There are many ways of implementing DSL.

First, if the language is really simple, we can just code the lexer and parser manually. I.e., manually separate character stream into tokens, and manually construct an LL recursive descent parser. Obviously this method won't work well if the language becomes complex.

Second, make the DSL an XML language. For instance, BPEL is a web service workflow language. Though BPEL is nothing more than an XML language, it surely can fulfill complex tasks. The advantages of making DSL as XML are: first we can use XML schema (XSD) to design the language, so we can also use XML schema validation to validate if something is valid according to the schema; second there are mature and popular tools for validating and parsing XML possibly in every progamming languages.

Third, we can go to the conventional way to design a complex language, i.e., to use a parser generator, such as Antlr.
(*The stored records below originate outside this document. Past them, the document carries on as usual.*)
===== src/rtl/ocx_tl_vc1_tx_ctl.sv =====
// ocx_tl_vc1_tx_ctl: host-side VC1 command queue with credit-gated issue to the flit framer.
// Command payloads live in an external RAM; only each entry's data-flit count is shadowed here.

module ocx_tl_vc1_credit_ctr #(
    parameter int CREDIT_WIDTH = 7,
    parameter int RET_WIDTH    = 6
) (
    input  logic                    tlx_clk,
    input  logic                    reset_n,
    input  logic                    flush,
    input  logic                    load,
    input  logic [5:0]              load_val,
    input  logic                    ret_valid,
    input  logic [RET_WIDTH-1:0]    ret_amt,
    input  logic [2:0]              consume,
    output logic [CREDIT_WIDTH-1:0] cnt,
    output logic                    sat
);
    localparam int SW = CREDIT_WIDTH + 1;

    logic [SW-1:0] sum;

    // Consumption never exceeds the pre-update count, so only overflow is possible.
    always_comb begin
        sum = {1'b0, cnt};
        if (ret_valid) sum = sum + SW'(ret_amt);
        sum = sum - SW'(consume);
    end

    assign sat = ~flush & ~load & sum[CREDIT_WIDTH];

    always_ff @(posedge tlx_clk or negedge reset_n) begin
        if (!reset_n)              cnt <= '0;
        else if (flush)            cnt <= '0;
        else if (load)             cnt <= CREDIT_WIDTH'(load_val);
        else if (sum[CREDIT_WIDTH]) cnt <= '1;
        else                       cnt <= sum[CREDIT_WIDTH-1:0];
    end
endmodule

module ocx_tl_vc1_tx_ctl #(
    parameter int addr_width   = 6,
    parameter int DATA_WIDTH   = 56,
    parameter int CREDIT_WIDTH = 7
) (
    input  logic                    tlx_clk,
    input  logic                    reset_n,
    input  logic                    cmd_valid,
    input  logic [DATA_WIDTH-1:0]   cmd_info,
    input  logic [1:0]              cmd_dflit_cnt,
    output logic                    cmd_ready,
    output logic                    wr_ena,
    output logic [addr_width-1:0]   wr_addr,
    output logic [DATA_WIDTH-1:0]   wr_data,
    output logic                    rd_ena,
    output logic [addr_width-1:0]   rd_addr,
    input  logic                    tx_ready,
    output logic                    tx_cmd_valid,
    output logic [1:0]              tx_dflit_cnt,
    input  logic                    credit_init_load,
    input  logic [5:0]              tlx_vc1_initial_credit,
    input  logic [5:0]              tlx_dcp1_initial_credit,
    input  logic                    credit_return_valid,
    input  logic [3:0]              credit_return_vc1,
    input  logic [5:0]              credit_return_dcp1,
    input  logic                    tx_flush,
    output logic [CREDIT_WIDTH-1:0] vc1_credit_cnt,
    output logic [CREDIT_WIDTH-1:0] dcp1_credit_cnt,
    output logic                    fifo_empty,
    output logic                    credit_overflow_err
);
    localparam int DEPTH = 1 << addr_width;

    logic [addr_width:0] wr_ptr;
    logic [addr_width:0] rd_ptr;
    logic [1:0]          dflit_shadow [DEPTH];
    logic                full;
    logic                credit_init_done;
    logic [1:0]          head_code;
    logic [2:0]          head_flits;
    logic [2:0]          dcp1_consume;
    logic                vc1_sat;
    logic                dcp1_sat;

    assign full       = (wr_ptr[addr_width-1:0] == rd_ptr[addr_width-1:0]) &
                        (wr_ptr[addr_width] != rd_ptr[addr_width]);
    assign fifo_empty = (wr_ptr == rd_ptr);
    assign cmd_ready  = ~full;

    // A push that coincides with a flush is dropped along with the queue contents.
    assign wr_ena  = cmd_valid & cmd_ready & ~tx_flush;
    assign wr_addr = wr_ptr[addr_width-1:0];
    assign wr_data = cmd_info;
    assign rd_addr = rd_ptr[addr_width-1:0];

    assign head_code  = dflit_shadow[rd_addr];
    assign head_flits = (head_code == 2'b11) ? 3'd4 : {1'b0, head_code};

    assign rd_ena = ~fifo_empty & credit_init_done & tx_ready &
                    (vc1_credit_cnt != '0) &
                    (dcp1_credit_cnt >= CREDIT_WIDTH'(head_flits)) & ~tx_flush;

    assign dcp1_consume = rd_ena ? head_flits : 3'd0;

    always_ff @(posedge tlx_clk) begin
        if (wr_ena) dflit_shadow[wr_addr] <= cmd_dflit_cnt;
    end

    always_ff @(posedge tlx_clk or negedge reset_n) begin
        if (!reset_n) begin
            wr_ptr <= '0;
            rd_ptr <= '0;
        end else if (tx_flush) begin
            wr_ptr <= '0;
            rd_ptr <= '0;
        end else begin
            if (wr_ena) wr_ptr <= wr_ptr + 1'b1;
            if (rd_ena) rd_ptr <= rd_ptr + 1'b1;
        end
    end

    always_ff @(posedge tlx_clk or negedge reset_n) begin
        if (!reset_n)              credit_init_done <= 1'b0;
        else if (tx_flush)         credit_init_done <= 1'b0;
        else if (credit_init_load) credit_init_done <= 1'b1;
    end

    // Matches the one-cycle RAM read latency; a read launched before a flush still completes.
    always_ff @(posedge tlx_clk or negedge reset_n) begin
        if (!reset_n) begin
            tx_cmd_valid <= 1'b0;
            tx_dflit_cnt <= 2'b00;
        end else begin
            tx_cmd_valid <= rd_ena;
            tx_dflit_cnt <= rd_ena ? head_code : 2'b00;
        end
    end

    ocx_tl_vc1_credit_ctr #(
        .CREDIT_WIDTH (CREDIT_WIDTH),
        .RET_WIDTH    (4)
    ) u_vc1_ctr (
        .tlx_clk   (tlx_clk),
        .reset_n   (reset_n),
        .flush     (tx_flush),
        .load      (credit_init_load),
        .load_val  (tlx_vc1_initial_credit),
        .ret_valid (credit_return_valid),
        .ret_amt   (credit_return_vc1),
        .consume   ({2'b00, rd_ena}),
        .cnt       (vc1_credit_cnt),
        .sat       (vc1_sat)
    );

    ocx_tl_vc1_credit_ctr #(
        .CREDIT_WIDTH (CREDIT_WIDTH),
        .RET_WIDTH    (6)
    ) u_dcp1_ctr (
        .tlx_clk   (tlx_clk),
        .reset_n   (reset_n),
        .flush     (tx_flush),
        .load      (credit_init_load),
        .load_val  (tlx_dcp1_initial_credit),
        .ret_valid (credit_return_valid),
        .ret_amt   (credit_return_dcp1),
        .consume   (dcp1_consume),
        .cnt       (dcp1_credit_cnt),
        .sat       (dcp1_sat)
    );

    always_ff @(posedge tlx_clk or negedge reset_n) begin
        if (!reset_n)                credit_overflow_err <= 1'b0;
        else if (vc1_sat | dcp1_sat) credit_overflow_err <= 1'b1;
    end
endmodule

===== config.mk =====
export PLATFORM = sky130hd
export DESIGN_NAME = ocx_tl_vc1_tx_ctl
export DESIGN_NICKNAME = d
export VERILOG_FILES = /design/src/rtl/ocx_tl_vc1_tx_ctl.sv
export SDC_FILE = /design/constraint.sdc
export NUM_CORES = 1
export LEC_CHECK = 0
export CORE_MARGIN = 2
export CORE_UTILIZATION = 44
export DETAILED_ROUTE_END_ITERATION = 16
export PLACE_DENSITY = 0.77
export SYNTH_ARGS = -nofsm -noshare
export SYNTH_HDL_FRONTEND = slang
export SYNTH_SLANG_ARGS = --single-unit

===== constraint.sdc =====
create_clock -name tlx_clk -period 12.7 [get_ports tlx_clk]
set_input_delay 2.54 -clock tlx_clk [delete_from_list [all_inputs] [get_ports tlx_clk]]
set_output_delay 2.54 -clock tlx_clk [all_outputs]
set_load 0.02 [all_outputs]

==> flow_metrics.tcl <==
set metrics [dict create \
    outcome "completed" \
    fin_crit_ns 7.273 \
    start_kind "flip-flop" \
    preCtsSetupSlack_ns 5.628 \
    routed_wl_mm 17.98 \
    clkSinkCount 161 \
    timing.hold.ws_ns 0.4849 \
    max_freq_mhz 137.5 \
    vias_per_cell 5.553 \
    ios 177 \
    syn_avg_cell_area_um2 12.77 \
    clock_latency_ns 0.43 \
    cts_setup_buffers 0 \
    ant_nets 0 \
    dieArea_um2 20550 \
    final_hold_viol_count 0 \
    finalSetupTns_ns 0 \
    hold_buffers 0 \
    critPathSlowestCell "clkdlybuf4s50_1" \
    critPathLaunch "rd_ptr[0]" \
    skew_ns 0.006091 \
    yosys.area.top_type_share_pct 44.98 \
    gp_congestion 0.8417 \
    synth_area_leader_cell "edfxtp_1" \
    fin_ws_ns 5.427 \
    path_buf_inv 3 \
    ys_seq_area_share_pct 54.65 \
    finalPower_uw 1239 \
    hp-start "credit_overflow_err" \
    p_leak_uw 0.003179 \
    area_growth_pct 10.76 \
    placementRows 50 \
    antenna_found_initial 0 \
    netlist_area_um2 8544 \
    path_class "flip-flop to output pin" \
    ys_top_cells_by_area "edfxtp_1 45%, dfrtp_1 9.7%, mux4_2 6.9%" \
    cts.htree.levels 4 \
    rsz0062_at_grt "no" \
    grt_pass1_vias 5165 \
    cellPowerDensity_nw_per_um2 130.9 \
    top_usage_layer "met2" \
    die_w_um 143.4 \
    synth_ff_type "edfxtp_1" \
    route.detailed.drc 0 \
    end_kind "output pin" \
    synth_edf_count 128 \
    fp.dieH_um 143.4 \
    final_util_pct 50.09 \
    cts_buffers 17 \
    critical_path_peak_fanout 27 \
    synth_warnings 0 \
    drive_gt1_share_pct 10.73 \
    syn_nets 779 \
    peakVddDrop_uv 96.83 \
    async_reset_ff_share_pct 20.50 \
    dp_hpwl_mm 11.98 \
    hold_path.class "flip-flop to flip-flop" \
    ff2ff_setup_slack_ns 6.98 \
    worst_pin_slew_ns 1.065 \
    grt_pass1_wl_mm 28.37 \
    setup-violations-final 0 \
    cts.path.max_buffers 2 \
    synth_cells 669 \
    grt.overflow.total 0 \
    globalRouteMet3Util_pct 4.698 \
    drv_cap 0 \
    initial_core_util_pct 45.23 \
    slew_violations 0 \
    io_buffers 64 \
    yosysMostFrequentCell "edfxtp_1" \
    num_vias 5170 \
    cp_data_arrival_time_ns 4.73 \
    cts.clk_slew.worst_paths_ns 0.06 \
    met2_usage_pct 30.12 \
    period_share_pct 57.26 \
    cts_tree "done" \
    regToRegStartpoint "rd_ptr[0]" \
    grt_max_degree 65 \
    root_buffer "clkbuf_16" \
    firstDrtPassIters 5 \
    nNetsFinal 769 \
    timing.slew.headroom_pct 28.97 \
    critPathMaxStageDelay_ns 0.64 \
    routedWlPerCell_um 19.31 \
    ys_top_cells_by_count "128 x edfxtp_1, 97 x nor2_1, 69 x buf_4, 33 x dfrtp_1, 26 x mux4_2" \
    core_area_um2 18890 \
    antenna_cells 0 \
    drtIter0Drc 443 \
    grt_use_total_pct 18.45 \
    ys_types 58 \
    crit_path_cell_trace "buf_4 -> mux4_1 -> mux4_2 -> mux2_4 -> o22ai_2 -> ha_1 -> nand2b_1 -> a21oi_1 -> o211ai_1 -> nand4_1 -> inv_1 -> clkdlybuf4s50_1" \
    synth_seq_cells 161 \
    ctsResizeCount 0 \
    use_met1_pct 23.93 \
    worstPathRequired_ns 10.16 \
    crit_family "multiplexers" \
]
## flip-flops by register name, summed over array words and instances (netlist names), 2 cells and up
register        flops
tx_dflit_cnt        2
rd_ptr              7
dflit_shadow      128
u_dcp1_ctr.cnt      7
u_vc1_ctr.cnt       7
wr_ptr              7
## per-layer routing
metal / vias up / wire length, µm
li1: 2394 / -
met1: 2546 / 7638
met2: 201 / 8662
met3: 29 / 1317
met4: 0 / 359
met5: - / 0
## cells by family (layout without fill, tap and decap cells)
logic type               count (synthesis)  in the layout  share of synthesized area (%)
AND/OR/NAND/NOR                        197            197                          11.14
AO/OA/AOI/OAI                           78             78                          6.019
adder cells (fa/ha/maj)                 23             23                          3.632
multiplexers                            58             58                          12.61
buffers and inverters                  120            122                          8.669
flip-flops                             161            161                          54.65
XOR/XNOR                                32             32                          3.280
## final timing paths
kind,end,cells past startpoint
min in group asynchronous,u_vc1_ctr.cnt[1],2
worst min register to register,credit_overflow_err,1
max in group asynchronous,rd_ptr[0],2
worst max register to register,u_dcp1_ctr.cnt[6],19
worst max-delay path,rd_ena,12
worst min-delay path,credit_overflow_err,1
## cell type report
type,count,area [µm²]
Sequential cell,161,4671
Tap cell,260,325.3
Fill cell,1613,9429
Multi-Input combinational cell,388,3134
Inverter,20,75.07
Timing Repair Buffer,71,683.2
Clock inverter,11,138.9
Clock buffer,20,436.7
## through the flow
| step | std cells | cell area (µm²) |
|---|---|---|
| 2_1_floorplan | 669 | 8544 |
| 3_3_place_gp | 900 | 8889 |
| 3_5_place_dp | 900 | 8889 |
| 4_1_cts | 931 | 9464 |
| 5_1_grt | 931 | 9464 |
| 6_report | 931 | 9464 |
## cells in the final DEF, fill, tap and decap left out, drive strengths merged, types with 7 or more instances in the layout
cell type / count
edfxtp: 128
nor2: 97
clkdlybuf4s50: 62
mux4: 36
dfrtp: 33
a21oi: 22
xnor2: 21
inv: 21
nand2: 20
ha: 20
clkbuf: 20
mux2i: 18
o21ai: 15
nand3: 13
xor2: 11
nand3b: 10
buf: 9
nor3: 8
nand4: 8
nand2b: 8
a31oi: 8
or3: 7
## report_power, final
part	total (µW)	switching [µW]	internal (µW)	leakage [µW]
clock network	503	197	306	0.000281
logic	148	80.7	66.9	0.00131
registers	588	9.90	578	0.00159
total	1240	288	951	0.00318
No activity file was read; power rests on OpenSTA's default activity.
Antlr is implemented in Java, but it can be used to generate code in many other languages than Java, such as C++, Python, C# ... One of the reasons for Antlr is quite popular is that Antlr has a very sophisticated tooling for designing, visualising and even debugging grammar: AntlrWorks, which is quite impressive.

We can even combine the above two methods together when designing a DSL. For instance, XSLT, XSL Transformation, is an XML-based language for transforming XML documents into other documents. XSLT makes use of XPath, which can be implemented using Antlr.

Fourth, nowadays, modern dynamic languages like Ruby and Groovy can be used to implement many DSLs. Because such DSLs will live inside Groovy, they have to obey Groovy's grammar rules. Compared to languages implemented using Antlr, their flexibility is somehow restricted. See here for an introduction to designing DSL with Groovy.

Sunday, January 10, 2010

Protocol Verification Using Tcpdump and Wireshark

It is a must to use Tcpdump (to capture) and/or Wireshark (to analyse) to verify protocol implementation when doing TCP/IP network programming.

First, it can verify if the message sent by me is as intended, thus it can expose any bug in my protocol implementation. Today a bug has been found in this sense: I use Java DataOutputStream.write(int) to send a short, so only the lowest byte of the short has been sent.

Second, it can detect any inconsistency between the protocol specification, i.e., what I think the message should look like, and the actual messages that are sent by the other party, i.e., out of my control. Today, several inconsistencies have been found in this way. For instance, the length of a message (a TCP packet) is different from that defined in the spec. Clearly the spec in my hand is out of dated.

Without Tcpdump and Wireshark, I would be like walking in the dark when implementing my protocol.